The above fetal determinants might act independently or in conjunction with maternal determinants. During pregnancy, the maternal hormonal profile might be modified by placental hormones such as human chorionic somatomammotropin. Maternal IGF-1, IGF-2, and insulin do not cross the placenta, and do not have a direct effect on fetal growth, but may have an effect on placental function, thus altering the nutrient exchange between the placenta and the fetus. For example, administration of IGF-1 to pregnant rodents eliminates the maternal physical constraint on fetal growth and alters the relationship between fetal size and placental size (Hall K. et al, 1984). Maternal plasma IGF-1 concentration correlates with fetal growth (Mirlesse et al, 1993; Smith et al, 1992).
The placenta is also an active endocrine organ, secreting steroids and polypeptide hormones. The placenta synthesizes estrogen, and progesterone (Simpson and MacDonald, 1981) and a number of other growth factors involved in autocrine and paracrine mechanisms of fetal development. Recently, the placenta has been shown to express the GH-V gene specifically leading to the production of a placental growth hormone (placental GH) (Chen et al, 1989). Early in pregnancy (15-20 weeks of gestation) pituitary GH is present in the maternal circulation. Later in pregnancy (20 weeks to term) increased placental GH replaces pituitary GH (Frankenne F et al, 1990). Placental GH declines rapidly with the onset of labor and after delivery. Plasma samples of mothers of IUGR babies contain significantly lower concentrations of placental GH (Mirlesse et al, 1993); plasma levels of IGF-1 are also reported to be low, suggesting a relationship between placental GH and the development of the feto-placental unit. However, since placental GH is not detected in the fetal circulation, it does not appear to have a direct effect on fetal growth.
Human placental lactogen (hPL) is detected by six weeks of gestation and its concentration increases progressively throughout gestation (Handwerger S, 1991). hPL stimulates insulin secretion, and causes nitrogen retention during pregnancy (McGarry and Beck, 1972). hPL is also lipolytic, and thus, might help to maintain glucose availability to the fetus during maternal starvation (Walker et al, 1991). However, there is no direct evidence of a role of hPL in fetal growth.
The role of infection
Acute infections may affect the fetus temporarily because of maternal pyrexia Chronic infections may act on the fetus by crossing the placenta, and directly altering fetal cell growth. A few infecting agents may interfere with the utero-placental transfer mechanism and reduce the supply of nutrients.

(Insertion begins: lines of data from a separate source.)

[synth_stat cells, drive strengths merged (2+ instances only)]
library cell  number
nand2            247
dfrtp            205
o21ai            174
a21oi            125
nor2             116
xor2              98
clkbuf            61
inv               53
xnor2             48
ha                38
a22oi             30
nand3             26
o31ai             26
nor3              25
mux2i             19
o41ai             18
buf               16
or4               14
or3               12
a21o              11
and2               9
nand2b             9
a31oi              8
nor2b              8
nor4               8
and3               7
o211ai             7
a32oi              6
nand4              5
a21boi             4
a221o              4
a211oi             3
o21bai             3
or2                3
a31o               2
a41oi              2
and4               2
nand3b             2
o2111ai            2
**config.mk**
```make
export PLATFORM = sky130hd
export DESIGN_NAME = mul4_tournament_sequencer
export DESIGN_NICKNAME = d
export VERILOG_FILES = /design/src/rtl/mul4_tournament_sequencer.sv
export SDC_FILE = /design/constraint.sdc
export NUM_CORES = 1
export LEC_CHECK = 0
export ABC_AREA = 1
export ABC_CLOCK_PERIOD_IN_PS = 6700
export BUFFER_PORTS_ARGS = -buffer_cell sky130_fd_sc_hd__buf_4
export CORE_MARGIN = 1.5
export CORE_UTILIZATION = 50
export DETAILED_ROUTE_END_ITERATION = 10
export PLACE_DENSITY = 0.8
export SYNTH_ARGS = -nofsm -noshare
export SYNTH_HDL_FRONTEND = slang
export SYNTH_SLANG_ARGS = --single-unit
```
**constraint.sdc**
```tcl
create_clock -name clk -period 6.7 [get_ports clk]
set_input_delay 1.34 -clock clk [delete_from_list [all_inputs] [get_ports clk]]
set_output_delay 1.34 -clock clk [all_outputs]
set_load 0.05 [all_outputs]
```
### src/rtl/mem_arb_pkg.sv
// Shared types and sizing for the main-memory arbiter.
//   ADDR_W/DATA_W   : memory byte-address and data widths
//   BLOCK_WORDS     : 16-bit words per cache block (power of two)
//   WORD_W/OFFSET_W : word-index and byte-offset widths within a block
//   RR_RST_PREFER_IC: round-robin pointer reset value (0 = D-cache first)
package mem_arb_pkg;

   localparam int unsigned ADDR_W      = 16;
   localparam int unsigned DATA_W      = 16;
   localparam int unsigned BLOCK_WORDS = 8;
   localparam int unsigned WORD_W      = $clog2(BLOCK_WORDS);
   localparam int unsigned OFFSET_W    = WORD_W + 1;

   localparam logic RR_RST_PREFER_IC = 1'b0;

   typedef enum logic [1:0] {
      ST_IDLE    = 2'd0,
      ST_FILL_IC = 2'd1,
      ST_FILL_DC = 2'd2,
      ST_WRITE   = 2'd3
   } arb_state_e;

   // Memory request side payload
   typedef struct packed {
      logic              enable;
      logic              wr;
      logic [ADDR_W-1:0] addr;
      logic [DATA_W-1:0] data;
   } mem_req_t;

endpackage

Where malaria is endemic, it is one of the most common causes of IUGR. McGregor et al reported a 20% infiltration of the placenta with extensive villus damage, and reduced birthweight (McGregor et al, 1983).
Cytomegalovirus infection is commonly associated with congenital abnormalities of the fetus, and 40% of the infants born with this condition have IUGR (Stagno et al, 1983). Rubella might limit cell multiplication in the fetus, and damage the vascular endothelium of the villus capillaries, thus impeding normal circulation. Cooper et al found that 60% of infants with congenital rubella had birth weights below the tenth centile. Other virus infections, such as herpes and hepatitis, have occasionally been reported to be associated with IUGR (Waterson, 1979).